Mesmo após ter colado uma fita adesiva com o seu nome na cadeira patrimoniada da Câmara – a qual ocupa em plenário –, o vereador líder governista Cléber Cabeludo (PMDB) não sofrerá nenhuma sanção. É o que diz o presidente da Casa, Luiz Humberto Dutra (PDT), afirmando que determinou a retirada da identificação e a limpeza do móvel, cujo encosto também ganhou uma inscrição em caneta com o nome do peemedebista – que nega tal ato.
O vereador Tony Carlos (PMDB) é outro adepto do expediente de “marcar” a cadeira, acrescenta Dutra, assegurando que esta peça que pertence ao patrimônio será limpa como a outra. Os peemedebistas, entretanto, têm motivações bem diferentes para identificar suas cadeiras.
Enquanto Tony apregoa que age desta forma porque a peça que o serve já tem o formato do seu corpo, Cléber – em que pese a negativa de que tenha feito um protesto – colou a fita com o seu nome um dia depois de ter dito em plenário que é contrário à reforma e restauro do Paço, uma das metas do presidente. Os dois estão em pé de guerra desde que Dutra aventou a possibilidade de não votar em segundo turno o aumento de 14 para 21 vereadores, caso os colegas não votem o corte na verba de gabinete e no número de assessores parlamentares.

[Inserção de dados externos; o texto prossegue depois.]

Source: an optimization exercise on an open RTL-to-GDS flow (aim: small area, a short achievable clock period and few clock cycles per item). Production flows keep margins and buffers that such runs may drop.
No run shown here included a check of the RTL's function; only the layout flow was run.
Power is estimated from default activity; no workload was simulated.

## flow/design.v (module list and top-level ports; edited modules follow where they fit)
// module multiplier: 1369 lines
// module mult_and000: 3 lines
// module mult_cb: 3 lines
// module mult_fa: 4 lines
// module mult_g0000: 3 lines
// module mult_ha: 4 lines
// module mult_one: 3 lines
// module mult_or2: 3 lines
// module mult_pp: 3 lines
// module mult_pps: 3 lines
// module mult_two: 3 lines
// module mult_two0: 3 lines
// module mult_xnor: 3 lines
// module mult_xor: 3 lines
// module mult_y: 3 lines
module multiplier(
	input logic clk,
	input logic rst,
	input logic start_flag,
	input logic[15:0] a,
	input logic[15:0] b,
	output logic[31:0] result,
	output logic status
	);
  // ...
==> flow/flow/run.sh <==
#!/bin/bash
set -euo pipefail
cd "$(dirname "$0")/.."
export BUFFER_PORTS_ARGS="-buffer_cell sky130_fd_sc_hd__buf_2"
bash standard.sh > make.log 2>&1
==> flow/standard.sh <==
#!/bin/bash
# synth_recipe.tcl (not shown) runs the flow's synth.tcl, then flattens the netlist and writes it again
# the make line also repeats each setting of config.mk as NAME=value (left out here)
make -C /OpenROAD-flow-scripts/flow DESIGN_CONFIG=/design/flow/config.mk WORK_HOME=/design/flow/orfs CLKGATE_MAP_FILE= SYNTH_SCRIPT=/design/flow/synth_recipe.tcl "${@:-finish}"
==> flow/config.mk <==
export PLATFORM = sky130hd
export DESIGN_NAME = multiplier
export DESIGN_NICKNAME = multiplier
export VERILOG_FILES = /design/flow/design.v
export SDC_FILE = /design/flow/constraint.sdc
export NUM_CORES = 4
export LEC_CHECK = 0
export CAP_MARGIN = 20
export CORE_MARGIN = 2
export CORE_UTILIZATION = 70
export GPL_TIMING_DRIVEN = 1
export SETUP_SLACK_MARGIN = 0.3
export SLEW_MARGIN = 20
export SYNTH_HIERARCHICAL = 1
==> flow/constraint.sdc <==
create_clock -name core_clock -period 4.0 [get_ports {clk}]
set_input_delay 0.8000 -clock core_clock [delete_from_list [all_inputs] [get_ports {clk}]]
set_output_delay 0.8000 -clock core_clock [all_outputs]
set_load 0.01 [all_outputs]
==> summary.json, run 1 <==
{
  "run_status": {"value": "finished clean"},
  "layout.filler_cells": {"value": 664},
  "clk-power": {"value": 0.000636, "unit": "W"},
  "setup_viol_count_final": {"value": 0},
  "postRouteWirelength": {"value": 17.71, "unit": "mm"},
  "finalInstanceArea": {"value": 8197, "unit": "um2"},
  "total_power": {"value": 0.005460, "unit": "W"},
  "layoutNonFillerInstCount": {"value": 874},
  "dominant_cells": {"value": "multi-input combinational cells"},
  "routabilityCongestion": {"value": 0.9509},
  "tritoncts_num_sinks": {"value": 62},
  "placement.io_buffers": {"value": 67},
  "m1WireLength": {"value": 7.896, "unit": "mm"},
  "synthDistinctLibCells": {"value": 18},
  "area.sequential": {"value": 1246, "unit": "um2"},
  "detail_route.vias_per_cell": {"value": 6.292},
  "groute.layer.met3.usage": {"value": 4.905, "unit": "%"},
  "top_level_ports": {"value": 68},
  "min-delay-path-class": {"value": "input pin to asynchronous set/reset pin"},
  "worst_hold_slack": {"value": 0.1899, "unit": "ns"},
  "final_layout_size_suffix_gt1_share": {"value": 20.33, "unit": "%"},
  "yosys_most_used_dff": {"value": "dfxtp_1"},
  "core_area": {"value": 10180, "unit": "um2"},
  "power_switching": {"value": 0.002356, "unit": "W"},
  "synth.net_count": {"value": 813},
  "cts.path.max_buffers": {"value": 2},
  "final_critical_path_setup_slack": {"value": 0.4012, "unit": "ns"},
  "synthSimpleGateAreaFrac": {"value": 3.476, "unit": "%"},
  "timing.setup.critical_path_class": {"value": "register to primary output"},
  "worst_path_most_repeated_cell": {"value": "a21o_1"},
  "worst_setup_path_endpoint": {"value": "result[31]"},
  "first_pass_grt_wire_length": {"value": 28.08, "unit": "mm"},
  "share_seq_of_total_power": {"value": 18.3, "unit": "%"},
  "cp_data_arrival_time": {"value": 2.80, "unit": "ns"},
  "yosys.area_share.adder": {"value": 32.04, "unit": "%"},
  "rsz0062_at_grt": {"value": "true"},
  "layout_worst_path_cycle_share": {"value": 89.97, "unit": "%"},
  "cts_tree": {"value": "yes"}
}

Independentemente da vontade do presidente, a matéria que prevê o aumento nas cadeiras terá que ser votada, mas seus pares se sentiram pressionados, porque não querem condicionar uma ação à outra. E mais: eles defendem um levantamento geral nas contas da Casa na tentativa de se chegar a outras alternativas de enxugamento.